2021年2月16日火曜日

自家製・紅はるかの干し芋

 

うちのカミさんのお母さん(鳥取在住)が作る、干し芋がすこぶるうまい。「今年はこれが最後」とつい先日送られて来たのの昨日食べた分が冒頭の写真です。品種は紅はるか。干し芋の場合、安納芋より濃厚でおいしいらしい。私は、焼き芋やふかした芋はあまり得意ではないのだが、不思議と干し芋になると好物になる。例えば、焼き芋を酒の肴にしたいとは思わないが、干し芋だと、かなりイケる。


昔、私が子供の頃(およそ50年前)、干し芋はお袋の好物だったせいで、お菓子代わりによく食べた。外見は真っ白に粉吹いていて、スルメのように硬かった。だから、ストーブなんかで軽く炙って柔らかくして、熱いうちに食べたものだ。たしかほとんどが茨城産だったと記憶している。


しかし、そんな干し芋はすっかり姿を消した。最近の干し芋は、すっかりネットリ系に変わっている。その中心にいるのが、紅はるかではないかと思う。


ところでこの冬、仕事場で、焼き芋が流行っている。無水鍋のようなもので、弱火で紅はるかを焼くのだが、先述のとおり、私は焼き芋をあまり得意としてないので、お印程度に頂く。それでもあまりにしばしば焼き芋が登場するので、よくきいたら、紅はるかを箱買いしているという。「それなら、その一部を、たまには干し芋にしてみない?」と誘うと、のってきてくれた。

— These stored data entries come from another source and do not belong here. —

<file path="src/rtl/conv_tile_if.sv">
// Handshake and coordinate bundle between the tile sequencer and its neighbours
// (coordinate generator, load/compute/store engines).
interface conv_tile_if #(
    parameter int unsigned CW = 16
);
    logic          conv_start;
    logic [CW-1:0] tile_base_n;
    logic [CW-1:0] tile_base_m;
    logic [CW-1:0] tile_base_row;
    logic [CW-1:0] tile_base_col;
    logic          conv_tile_done;
    logic          conv_done;
    logic          busy;
    logic          load_in_start;
    logic          load_wt_start;
    logic          load_out_start;
    logic          load_in_done;
    logic          load_wt_done;
    logic          load_out_done;
    logic          compute_start;
    logic          compute_done;
    logic          store_start;
    logic          store_done;
    logic [CW-1:0] tile_rows;
    logic [CW-1:0] tile_cols;
    logic [CW-1:0] tile_n_cnt;
    logic [CW-1:0] tile_m_cnt;
    logic          first_m;

    modport master (
        input  conv_start, tile_base_n, tile_base_m, tile_base_row, tile_base_col,
        input  load_in_done, load_wt_done, load_out_done, compute_done, store_done,
        output conv_tile_done, conv_done, busy,
        output load_in_start, load_wt_start, load_out_start, compute_start, store_start,
        output tile_rows, tile_cols, tile_n_cnt, tile_m_cnt, first_m
    );

    modport slave (
        output conv_start, tile_base_n, tile_base_m, tile_base_row, tile_base_col,
        output load_in_done, load_wt_done, load_out_done, compute_done, store_done,
        input  conv_tile_done, conv_done, busy,
        input  load_in_start, load_wt_start, load_out_start, compute_start, store_start,
        input  tile_rows, tile_cols, tile_n_cnt, tile_m_cnt, first_m
    );
endinterface

</file>
<file path="src/rtl/conv_tile_ctrl.sv">
// Per-tile sequencer: load -> compute -> store for each tile the coordinate generator
// presents, with clipped edge-tile extents, until the final tile of the layer.
module conv_tile_ctrl #(
    parameter int unsigned CW = 16,
    parameter int unsigned N  = 128,
    parameter int unsigned M  = 256,
    parameter int unsigned R  = 128,
    parameter int unsigned C  = 128,
    parameter int unsigned K  = 3,
    parameter int unsigned S  = 1,
    parameter int unsigned Tn = 16,
    parameter int unsigned Tm = 16,
    parameter int unsigned Tr = 64,
    parameter int unsigned Tc = 16
) (
    input logic          clk_i,
    input logic          rst_ni,
    conv_tile_if.master  tile_io
);

    localparam int unsigned RowStep = ((Tr + S - K) / S) * S;
    localparam int unsigned ColStep = ((Tc + S - K) / S) * S;
    localparam int unsigned RStep   = ((R + S - K) / S) * S;
    localparam int unsigned CStep   = ((C + S - K) / S) * S;

    localparam logic [CW:0] RowStepW = RowStep[CW:0];
    localparam logic [CW:0] ColStepW = ColStep[CW:0];
    localparam logic [CW:0] RStepW   = RStep[CW:0];
    localparam logic [CW:0] CStepW   = CStep[CW:0];
    localparam logic [CW:0] TnW      = Tn[CW:0];
    localparam logic [CW:0] TmW      = Tm[CW:0];
    localparam logic [CW:0] NW       = N[CW:0];
    localparam logic [CW:0] MW       = M[CW:0];

    typedef enum logic [2:0] {
        StIdle,
        StLoad,
        StCompute,
        StStore,
        StTdone,
        StWait
    } state_e;

    state_e        state_q;
    logic          busy_q;
    logic          conv_tile_done_q, conv_done_q;
    logic          load_in_start_q, load_wt_start_q, load_out_start_q;
    logic          compute_start_q, store_start_q;
    logic          in_done_q, wt_done_q, out_done_q;
    logic [CW-1:0] tile_rows_q, tile_cols_q, tile_n_cnt_q, tile_m_cnt_q;
    logic          first_m_q;

    logic [CW-1:0] tile_rows_d, tile_cols_d, tile_n_cnt_d, tile_m_cnt_d;
    logic          first_m_d;
    logic          last_d;
    logic          enter_load;
    logic          all_loaded;

    function automatic logic [CW-1:0] clip(input logic [CW-1:0] lim,
                                           input logic [CW-1:0] tile,
                                           input logic [CW-1:0] base);
        logic [CW-1:0] rem;
        rem = lim - base;
        return (rem < tile) ? rem : tile;
    endfunction

    always_comb begin
        tile_rows_d  = clip(R[CW-1:0], Tr[CW-1:0], tile_io.tile_base_row);
        tile_cols_d  = clip(C[CW-1:0], Tc[CW-1:0], tile_io.tile_base_col);
        tile_n_cnt_d = clip(N[CW-1:0], Tn[CW-1:0], tile_io.tile_base_n);
        tile_m_cnt_d = clip(M[CW-1:0], Tm[CW-1:0], tile_io.tile_base_m);
        first_m_d    = (tile_io.tile_base_m == '0);
        // Sums carried one bit wider so a base near the top of the range cannot wrap.
        last_d = (({1'b0, tile_io.tile_base_col} + ColStepW) >= CStepW) &&
                 (({1'b0, tile_io.tile_base_row} + RowStepW) >= RStepW) &&
                 (({1'b0, tile_io.tile_base_m}   + TmW)      >= MW)     &&
                 (({1'b0, tile_io.tile_base_n}   + TnW)      >= NW);
        enter_load = ((state_q == StIdle) && tile_io.conv_start) || (state_q == StWait);
        all_loaded = (in_done_q  | tile_io.load_in_done) &
                     (wt_done_q  | tile_io.load_wt_done) &
                     (out_done_q | tile_io.load_out_done);
    end

    always_ff @(posedge clk_i or negedge rst_ni) begin
        if (!rst_ni) begin
            state_q          <= StIdle;
            busy_q           <= 1'b0;
            conv_tile_done_q <= 1'b0;
            conv_done_q      <= 1'b0;
            load_in_start_q  <= 1'b0;
            load_wt_start_q  <= 1'b0;
            load_out_start_q <= 1'b0;
            compute_start_q  <= 1'b0;
            store_start_q    <= 1'b0;
            in_done_q        <= 1'b0;
            wt_done_q        <= 1'b0;
            out_done_q       <= 1'b0;
            tile_rows_q      <= '0;
            tile_cols_q      <= '0;
            tile_n_cnt_q     <= '0;
            tile_m_cnt_q     <= '0;
            first_m_q        <= 1'b0;
        end else begin
            conv_tile_done_q <= 1'b0;
            conv_done_q      <= 1'b0;
            load_in_start_q  <= 1'b0;
            load_wt_start_q  <= 1'b0;
            load_out_start_q <= 1'b0;
            compute_start_q  <= 1'b0;
            store_start_q    <= 1'b0;

            unique case (state_q)
                StIdle, StWait: ;
                StLoad: begin
                    in_done_q  <= in_done_q  | tile_io.load_in_done;
                    wt_done_q  <= wt_done_q  | tile_io.load_wt_done;
                    out_done_q <= out_done_q | tile_io.load_out_done;
                    if (all_loaded) begin
                        state_q         <= StCompute;
                        compute_start_q <= 1'b1;
                    end
                end
                StCompute: begin
                    if (tile_io.compute_done) begin
                        state_q       <= StStore;
                        store_start_q <= 1'b1;
                    end
                end
                StStore: begin
                    if (tile_io.store_done) begin
                        state_q          <= StTdone;
                        conv_tile_done_q <= 1'b1;
                        conv_done_q      <= last_d;
                    end
                end
                StTdone: begin
                    if (conv_done_q) begin
                        state_q <= StIdle;
                        busy_q  <= 1'b0;
                    end else begin
                        state_q <= StWait;
                    end
                end
                default: state_q <= StIdle;
            endcase

            // With first_m the partial-output load is skipped, so its sticky bit starts set.
            if (enter_load) begin
                state_q          <= StLoad;
                busy_q           <= 1'b1;
                load_in_start_q  <= 1'b1;
                load_wt_start_q  <= 1'b1;
                load_out_start_q <= ~first_m_d;
                in_done_q        <= 1'b0;
                wt_done_q        <= 1'b0;
                out_done_q       <= first_m_d;
                tile_rows_q      <= tile_rows_d;
                tile_cols_q      <= tile_cols_d;
                tile_n_cnt_q     <= tile_n_cnt_d;
                tile_m_cnt_q     <= tile_m_cnt_d;
                first_m_q        <= first_m_d;
            end
        end
    end

    assign tile_io.busy           = busy_q;
    assign tile_io.conv_tile_done = conv_tile_done_q;
    assign tile_io.conv_done      = conv_done_q;
    assign tile_io.load_in_start  = load_in_start_q;
    assign tile_io.load_wt_start  = load_wt_start_q;
    assign tile_io.load_out_start = load_out_start_q;
    assign tile_io.compute_start  = compute_start_q;
    assign tile_io.store_start    = store_start_q;
    assign tile_io.tile_rows      = tile_rows_q;
    assign tile_io.tile_cols      = tile_cols_q;
    assign tile_io.tile_n_cnt     = tile_n_cnt_q;
    assign tile_io.tile_m_cnt     = tile_m_cnt_q;
    assign tile_io.first_m        = first_m_q;

endmodule

</file>
<file path="src/flat_wrapper.sv">
// flat-port wrapper written by rule: the top's interface ports become plain ports
module conv_tile_ctrl_flat 
#(
    parameter int unsigned CW = 16,
    parameter int unsigned N  = 128,
    parameter int unsigned M  = 256,
    parameter int unsigned R  = 128,
    parameter int unsigned C  = 128,
    parameter int unsigned K  = 3,
    parameter int unsigned S  = 1,
    parameter int unsigned Tn = 16,
    parameter int unsigned Tm = 16,
    parameter int unsigned Tr = 64,
    parameter int unsigned Tc = 16
)
  (clk_i, rst_ni, tile_io_conv_start, tile_io_tile_base_n, tile_io_tile_base_m, tile_io_tile_base_row, tile_io_tile_base_col, tile_io_load_in_done, tile_io_load_wt_done, tile_io_load_out_done, tile_io_compute_done, tile_io_store_done, tile_io_conv_tile_done, tile_io_conv_done, tile_io_busy, tile_io_load_in_start, tile_io_load_wt_start, tile_io_load_out_start, tile_io_compute_start, tile_io_store_start, tile_io_tile_rows, tile_io_tile_cols, tile_io_tile_n_cnt, tile_io_tile_m_cnt, tile_io_first_m);
  conv_tile_if #(.CW(CW)) tile_io_i ();
  input logic clk_i;
  input logic rst_ni;
  input wire logic [$bits(tile_io_i.conv_start)-1:0] tile_io_conv_start;
  input wire logic [$bits(tile_io_i.tile_base_n)-1:0] tile_io_tile_base_n;
  input wire logic [$bits(tile_io_i.tile_base_m)-1:0] tile_io_tile_base_m;
  input wire logic [$bits(tile_io_i.tile_base_row)-1:0] tile_io_tile_base_row;
  input wire logic [$bits(tile_io_i.tile_base_col)-1:0] tile_io_tile_base_col;
  input wire logic [$bits(tile_io_i.load_in_done)-1:0] tile_io_load_in_done;
  input wire logic [$bits(tile_io_i.load_wt_done)-1:0] tile_io_load_wt_done;
  input wire logic [$bits(tile_io_i.load_out_done)-1:0] tile_io_load_out_done;
  input wire logic [$bits(tile_io_i.compute_done)-1:0] tile_io_compute_done;
  input wire logic [$bits(tile_io_i.store_done)-1:0] tile_io_store_done;
  output wire logic [$bits(tile_io_i.conv_tile_done)-1:0] tile_io_conv_tile_done;
  output wire logic [$bits(tile_io_i.conv_done)-1:0] tile_io_conv_done;
  output wire logic [$bits(tile_io_i.busy)-1:0] tile_io_busy;
  output wire logic [$bits(tile_io_i.load_in_start)-1:0] tile_io_load_in_start;
  output wire logic [$bits(tile_io_i.load_wt_start)-1:0] tile_io_load_wt_start;
  output wire logic [$bits(tile_io_i.load_out_start)-1:0] tile_io_load_out_start;
  output wire logic [$bits(tile_io_i.compute_start)-1:0] tile_io_compute_start;
  output wire logic [$bits(tile_io_i.store_start)-1:0] tile_io_store_start;
  output wire logic [$bits(tile_io_i.tile_rows)-1:0] tile_io_tile_rows;
  output wire logic [$bits(tile_io_i.tile_cols)-1:0] tile_io_tile_cols;
  output wire logic [$bits(tile_io_i.tile_n_cnt)-1:0] tile_io_tile_n_cnt;
  output wire logic [$bits(tile_io_i.tile_m_cnt)-1:0] tile_io_tile_m_cnt;
  output wire logic [$bits(tile_io_i.first_m)-1:0] tile_io_first_m;
  assign tile_io_i.conv_start = tile_io_conv_start;
  assign tile_io_i.tile_base_n = tile_io_tile_base_n;
  assign tile_io_i.tile_base_m = tile_io_tile_base_m;
  assign tile_io_i.tile_base_row = tile_io_tile_base_row;
  assign tile_io_i.tile_base_col = tile_io_tile_base_col;
  assign tile_io_i.load_in_done = tile_io_load_in_done;
  assign tile_io_i.load_wt_done = tile_io_load_wt_done;
  assign tile_io_i.load_out_done = tile_io_load_out_done;
  assign tile_io_i.compute_done = tile_io_compute_done;
  assign tile_io_i.store_done = tile_io_store_done;
  assign tile_io_conv_tile_done = tile_io_i.conv_tile_done;
  assign tile_io_conv_done = tile_io_i.conv_done;
  assign tile_io_busy = tile_io_i.busy;
  assign tile_io_load_in_start = tile_io_i.load_in_start;
  assign tile_io_load_wt_start = tile_io_i.load_wt_start;
  assign tile_io_load_out_start = tile_io_i.load_out_start;
  assign tile_io_compute_start = tile_io_i.compute_start;
  assign tile_io_store_start = tile_io_i.store_start;
  assign tile_io_tile_rows = tile_io_i.tile_rows;
  assign tile_io_tile_cols = tile_io_i.tile_cols;
  assign tile_io_tile_n_cnt = tile_io_i.tile_n_cnt;
  assign tile_io_tile_m_cnt = tile_io_i.tile_m_cnt;
  assign tile_io_first_m = tile_io_i.first_m;
  conv_tile_ctrl #(.CW(CW), .N(N), .M(M), .R(R), .C(C), .K(K), .S(S), .Tn(Tn), .Tm(Tm), .Tr(Tr), .Tc(Tc)) u_core (.clk_i(clk_i), .rst_ni(rst_ni), .tile_io(tile_io_i));
endmodule
</file>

早速カミさんのお母さんに秘伝の作り方をきいた。お母さんは、無論、干し芋好き。しかし、ただの干し芋好きではない。農家ということもあり、自分の畑で紅はるか育て、さらにいかにおいしい干し芋するかを試行錯誤して今に至るのだから、スゴイの一言です。


さて、コツが2つある。

ひとつは、時間をかけて蒸すこと。その時間、およそ60分。

もうひとつは、日陰に干すこと。


早ければ、20分程度で食べられるぐらいに蒸されるが、そこをあえて60分蒸し続ける。だから水分が多めになって蒸し上がる。また、日陰に干すと、ゆっくり干し上がる。日なたに干すと早く干せるが、表面の乾燥が早くなり、内部との差が生じるのだ。つまり長めに蒸して水分が多めになってるネットリ系の紅はるかを、日陰でゆっくり干すことで、表面と内部の乾燥度にあまり差を生じさせない。すると、全体的にちょうどいい固さ(柔らかさ)に仕上がり、濃縮された旨味がたまらないという寸法だ。干す時間は、無論天候(湿度・温度・風)によるが、早くて4日、遅くて一週間程度。自分がちょうどいいと思う程度に干せたところで、ジップロックやタッパーに入れて乾燥を止める。


あと、ちなみに、皮は蒸す前の生芋の状態のときに、ピーラーで剥く。蒸し上がってから薄皮を剥いてもいいが、薄皮の下が(食パンの耳のように)やや固くなる。それも悪くないが、そこはお好みで。蒸した芋を切る際は、やや厚めに。乾燥すると半分近くに薄くなる。干すのは、下の写真のような、最近よく見かける、干しネットが便利だ。


また試しに一度仕事場で、紅はるかの焼き芋を切って干し芋にしてみたが、焼いたときの酸味が残るのがやや気になった。焼き芋は焼き芋のままがきっといい。やはり蒸した芋の方が干し芋に適していると思う。

もうそろそろ、紅はるかの季節も終わってしまうが、同じ芋でも、干し芋は、焼き芋・蒸し芋とは別世界。市販品もあるが、自分で作った方が安いし、干してる途中でちょいちょいつまみ食いしながら、自分好みの干し加減を味わうこともできますよー。